On this appeal, we are presented with a challenge to the certification of a nationwide, settlement-only class action involving, inter alia, claims of fraud and the violation of sections 349 and 350 of the General Business Law. The facts are largely undisputed.

The defendant Robert’s American Gourmet Food, Inc. (hereinafter Robert) created and distributed snack food products under the brand names Pirate’s Booty™, Fruity Booty™, and Veggie Booty™ (hereinafter the products). The products were manufactured by the defendant Keystone Food Products (hereinafter Keystone).

When it became known that the fat and caloric content of the products was substantially higher than advertised, lawsuits alleging, inter alia, fraud, and deceptive trade practices were instituted in state courts in New York, California, Florida, and New Jersey. In April 2002, the plaintiffs in this case commenced such an action in the Supreme Court, Nassau County, on behalf of themselves and others similarly situated. They moved for class certification, and soon began settlement negotiations with the defendants and with counsel representing the plaintiffs in other actions pending across the country. Those negotiations resulted in a proposed “Stipulation And Agreement of Compromise and Settlement,” dated November 1, 2002, and later amended (hereinafter the settlement).

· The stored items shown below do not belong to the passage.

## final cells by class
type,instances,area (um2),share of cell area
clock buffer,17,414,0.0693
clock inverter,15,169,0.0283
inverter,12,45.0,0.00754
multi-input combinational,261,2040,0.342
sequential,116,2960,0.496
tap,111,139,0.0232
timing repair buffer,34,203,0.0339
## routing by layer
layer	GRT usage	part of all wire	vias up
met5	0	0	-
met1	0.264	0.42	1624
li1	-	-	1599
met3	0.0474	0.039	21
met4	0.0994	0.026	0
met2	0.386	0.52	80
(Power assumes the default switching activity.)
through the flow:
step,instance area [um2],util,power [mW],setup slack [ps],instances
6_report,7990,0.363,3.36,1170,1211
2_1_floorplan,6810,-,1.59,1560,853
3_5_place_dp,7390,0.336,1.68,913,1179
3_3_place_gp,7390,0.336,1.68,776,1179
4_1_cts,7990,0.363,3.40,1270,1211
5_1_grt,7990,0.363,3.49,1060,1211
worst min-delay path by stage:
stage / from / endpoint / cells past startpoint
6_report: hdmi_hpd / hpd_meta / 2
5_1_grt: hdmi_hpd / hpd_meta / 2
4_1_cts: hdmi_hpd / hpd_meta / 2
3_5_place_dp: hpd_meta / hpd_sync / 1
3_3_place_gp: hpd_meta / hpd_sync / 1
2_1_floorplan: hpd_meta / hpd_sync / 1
### src/rtl/route_decision_sequencer.sv
// Epsilon-greedy next-hop sequencer: scans one Q-table row for the best neighbor and
// hands it to the winner-policy unit. It also owns epsilon and decays it every DECAY_INTERVAL good decisions.
module route_decision_sequencer #(
  parameter int          NBR_W          = 3,
  parameter int          DEST_W         = 7,
  parameter logic [15:0] EPS_INIT       = 16'd1000,
  parameter logic [15:0] EPS_MIN        = 16'd50,
  parameter logic [15:0] EPS_STEP       = 16'd10,
  parameter int          DECAY_INTERVAL = 16,
  parameter int          WP_TIMEOUT     = 64
) (
  input  logic                    clock,
  input  logic                    nreset,
  input  logic                    req_valid,
  output logic                    req_ready,
  input  logic [DEST_W-1:0]       req_dest,
  input  logic [NBR_W:0]          req_nbr_count,
  output logic                    q_rd_en,
  output logic [DEST_W+NBR_W-1:0] q_addr,
  input  logic [15:0]             q_rdata,
  input  logic [15:0]             nid_rdata,
  output logic                    wp_start,
  output logic [15:0]             wp_bestvalue,
  output logic [15:0]             wp_bestneighborID,
  input  logic                    wp_done,
  input  logic [15:0]             wp_nexthop,
  output logic [15:0]             epsilon,
  output logic                    resp_valid,
  output logic [15:0]             resp_nexthop,
  output logic                    resp_err
);

  localparam int                ADDR_W     = DEST_W + NBR_W;
  localparam int                CNT_W      = $clog2(DECAY_INTERVAL + 1);
  localparam int                TMO_W      = $clog2(WP_TIMEOUT + 1);
  localparam logic [NBR_W:0]    MAX_NBR    = (NBR_W + 1)'(2 ** NBR_W);
  localparam logic [NBR_W:0]    NBR_ONE    = (NBR_W + 1)'(1);
  localparam logic [CNT_W-1:0]  DECAY_LAST = CNT_W'(DECAY_INTERVAL - 1);
  localparam logic [TMO_W-1:0]  TMO_LAST   = TMO_W'(WP_TIMEOUT - 1);
  localparam logic [15:0]       NO_HOP     = 16'hFFFF;

  typedef enum logic [2:0] {S_IDLE, S_SCAN, S_DRAIN, S_POLICY, S_RESP} state_e;

  // Saturating decay that never drops below the floor
  function automatic logic [15:0] eps_decay(input logic [15:0] e);
    logic [15:0] dec;
    dec = (e > EPS_STEP) ? (e - EPS_STEP) : 16'd0;
    return (dec > EPS_MIN) ? dec : EPS_MIN;
  endfunction

  state_e             state_q, state_d;
  logic               req_ready_q, req_ready_d;
  logic               q_rd_en_q, q_rd_en_d;
  logic [ADDR_W-1:0]  q_addr_q, q_addr_d;
  logic [NBR_W:0]     n_q, n_d;
  logic               rd_pend_q, rd_pend_d;
  logic               first_q, first_d;
  logic [15:0]        best_q, best_d;
  logic [15:0]        best_id_q, best_id_d;
  logic               wp_start_q, wp_start_d;
  logic [TMO_W-1:0]   tmo_q, tmo_d;
  logic               resp_valid_q, resp_valid_d;
  logic [15:0]        resp_nexthop_q, resp_nexthop_d;
  logic               resp_err_q, resp_err_d;
  logic [15:0]        eps_q, eps_d;
  logic [CNT_W-1:0]   cnt_q, cnt_d;
  logic [NBR_W:0]     cnt_clamp_s;
  logic [NBR_W:0]     idx_ext_s;
  logic               ok_s;

  assign cnt_clamp_s = (req_nbr_count > MAX_NBR) ? MAX_NBR : req_nbr_count;
  assign idx_ext_s   = {1'b0, q_addr_q[NBR_W-1:0]};

  // Next-state and next-output computation for the whole sequencer
  always_comb begin
    state_d        = state_q;
    req_ready_d    = req_ready_q;
    q_rd_en_d      = q_rd_en_q;
    q_addr_d       = q_addr_q;
    n_d            = n_q;
    rd_pend_d      = q_rd_en_q;
    first_d        = first_q;
    best_d         = best_q;
    best_id_d      = best_id_q;
    wp_start_d     = wp_start_q;
    tmo_d          = tmo_q;
    resp_valid_d   = 1'b0;
    resp_nexthop_d = resp_nexthop_q;
    resp_err_d     = resp_err_q;
    eps_d          = eps_q;
    cnt_d          = cnt_q;
    ok_s           = 1'b0;

    // Strict compare keeps the lowest index on ties; the first read always wins
    if (rd_pend_q && (first_q || (q_rdata > best_q))) begin
      best_d    = q_rdata;
      best_id_d = nid_rdata;
      first_d   = 1'b0;
    end else begin
      first_d   = first_q;
    end

    case (state_q)
      S_IDLE: begin
        if (req_valid && req_ready_q) begin
          req_ready_d = 1'b0;
          n_d         = cnt_clamp_s;
          best_d      = 16'd0;
          best_id_d   = 16'd0;
          first_d     = 1'b1;
          if (cnt_clamp_s == {(NBR_W + 1){1'b0}}) begin
            state_d = S_RESP;
          end else begin
            state_d   = S_SCAN;
            q_rd_en_d = 1'b1;
            q_addr_d  = {req_dest, {NBR_W{1'b0}}};
          end
        end else begin
          req_ready_d = 1'b1;
        end
      end
      S_SCAN: begin
        if (idx_ext_s == (n_q - NBR_ONE)) begin
          q_rd_en_d = 1'b0;
          state_d   = S_DRAIN;
        end else begin
          q_addr_d  = q_addr_q + ADDR_W'(1);
        end
      end
      S_DRAIN: begin
        state_d    = S_POLICY;
        wp_start_d = 1'b1;
        tmo_d      = {TMO_W{1'b0}};
      end
      S_POLICY: begin
        if (wp_done) begin
          wp_start_d     = 1'b0;
          state_d        = S_RESP;
          resp_valid_d   = 1'b1;
          resp_nexthop_d = wp_nexthop;
          resp_err_d     = 1'b0;
          ok_s           = 1'b1;
        end else if (tmo_q == TMO_LAST) begin
          wp_start_d     = 1'b0;
          state_d        = S_RESP;
          resp_valid_d   = 1'b1;
          resp_nexthop_d = NO_HOP;
          resp_err_d     = 1'b1;
        end else begin
          tmo_d          = tmo_q + TMO_W'(1);
        end
      end
      S_RESP: begin
        // Empty-row requests arrive here without a pulse yet and emit it one cycle later
        if (resp_valid_q) begin
          state_d        = S_IDLE;
          req_ready_d    = 1'b1;
        end else begin
          resp_valid_d   = 1'b1;
          resp_nexthop_d = NO_HOP;
          resp_err_d     = 1'b1;
        end
      end
      default: begin
        state_d     = S_IDLE;
        req_ready_d = 1'b1;
        q_rd_en_d   = 1'b0;
        wp_start_d  = 1'b0;
      end
    endcase

    if (ok_s) begin
      if (cnt_q == DECAY_LAST) begin
        cnt_d = {CNT_W{1'b0}};
        eps_d = eps_decay(eps_q);
      end else begin
        cnt_d = cnt_q + CNT_W'(1);
      end
    end else begin
      cnt_d = cnt_q;
    end
  end

  // State and output registers
  always_ff @(posedge clock or negedge nreset) begin
    if (!nreset) begin
      state_q        <= S_IDLE;
      req_ready_q    <= 1'b1;
      q_rd_en_q      <= 1'b0;
      q_addr_q       <= {ADDR_W{1'b0}};
      n_q            <= {(NBR_W + 1){1'b0}};
      rd_pend_q      <= 1'b0;
      first_q        <= 1'b0;
      best_q         <= 16'd0;
      best_id_q      <= 16'd0;
      wp_start_q     <= 1'b0;
      tmo_q          <= {TMO_W{1'b0}};
      resp_valid_q   <= 1'b0;
      resp_nexthop_q <= 16'd0;
      resp_err_q     <= 1'b0;
      eps_q          <= EPS_INIT;
      cnt_q          <= {CNT_W{1'b0}};
    end else begin
      state_q        <= state_d;
      req_ready_q    <= req_ready_d;
      q_rd_en_q      <= q_rd_en_d;
      q_addr_q       <= q_addr_d;
      n_q            <= n_d;
      rd_pend_q      <= rd_pend_d;
      first_q        <= first_d;
      best_q         <= best_d;
      best_id_q      <= best_id_d;
      wp_start_q     <= wp_start_d;
      tmo_q          <= tmo_d;
      resp_valid_q   <= resp_valid_d;
      resp_nexthop_q <= resp_nexthop_d;
      resp_err_q     <= resp_err_d;
      eps_q          <= eps_d;
      cnt_q          <= cnt_d;
    end
  end

  assign req_ready         = req_ready_q;
  assign q_rd_en           = q_rd_en_q;
  assign q_addr            = q_addr_q;
  assign wp_start          = wp_start_q;
  assign wp_bestvalue      = best_q;
  assign wp_bestneighborID = best_id_q;
  assign epsilon           = eps_q;
  assign resp_valid        = resp_valid_q;
  assign resp_nexthop      = resp_nexthop_q;
  assign resp_err          = resp_err_q;

endmodule
==> config.mk <==
export PLATFORM = sky130hd
export DESIGN_NAME = stream_mux_rr
export DESIGN_NICKNAME = d
export VERILOG_FILES = /design/src/rtl/stream_mux_rr.sv
export SDC_FILE = /design/constraint.sdc
export NUM_CORES = 1
export LEC_CHECK = 0
export ABC_AREA = 1
export BUFFER_PORTS_ARGS = -buffer_cell sky130_fd_sc_hd__buf_2
export CAP_MARGIN = 20
export CELL_PAD_IN_SITES_DETAIL_PLACEMENT = 0
export CELL_PAD_IN_SITES_GLOBAL_PLACEMENT = 1
export CORE_UTILIZATION = 30
export DETAILED_ROUTE_END_ITERATION = 6
export GPL_TIMING_DRIVEN = 0
export MAX_ROUTING_LAYER = met4
export PLACE_DENSITY_LB_ADDON = 0.08
export SYNTH_ARGS = -nofsm -noshare
export SYNTH_HDL_FRONTEND = slang
export SYNTH_SLANG_ARGS = --single-unit
==> constraint.sdc <==
create_clock -name clk -period 2.9 [get_ports clk]
set_input_delay 0.145 -clock clk [delete_from_list [all_inputs] [get_ports clk]]
set_output_delay 0.145 -clock clk [all_outputs]
set_load 0.05 [all_outputs]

The settlement, among other things, required Robert to issue and redeem a total of $3.5 million in discount coupons for the purchase of Robert’s snack food products. The coupons were to be redeemed at the point of purchase, and each was to be in an amount equaling approximately 20% of the retail price of the product purchased. The coupons were to be distributed at a rate reasonably calculated to result in the redemption of approximately $780,000 per six-month period. In addition, the products were to be tested for fat and caloric content at monthly, and later at quarterly, intervals, and the results were to be reported to class counsel for a period of four years. In exchange, all class members who did not exclude themselves from the class would be enjoined from bringing suit against the defendants on any of the claims asserted in the various pending cases, other than personal injury claims. Lastly, the settlement authorized the payment of up to $790,000 in attorney’s fees.

By order entered November 6, 2002, the Supreme Court, in effect, conditionally certified a class (hereinafter the class) for [66]*66settlement purposes only. The class consisted of “all persons in the United States who, between January 1, 1999 and October 1, 2002 . . . purchased at retail any of the following products distributed by Robert’s American Gourmet Food, Inc.[:] Pirate’s Booty™, Fruity Booty™, or Veggie Booty™ snack foods.” The Supreme Court also approved the notice of pendency and settlement of class action (hereinafter the notice), and set January 10, 2003, as the date for a “Settlement Fairness Hearing” (hereinafter the fairness hearing). Additionally, the order established procedures and deadlines for class members to opt out of the class or to file objections to the proposed settlement up to and including January 2, 2003.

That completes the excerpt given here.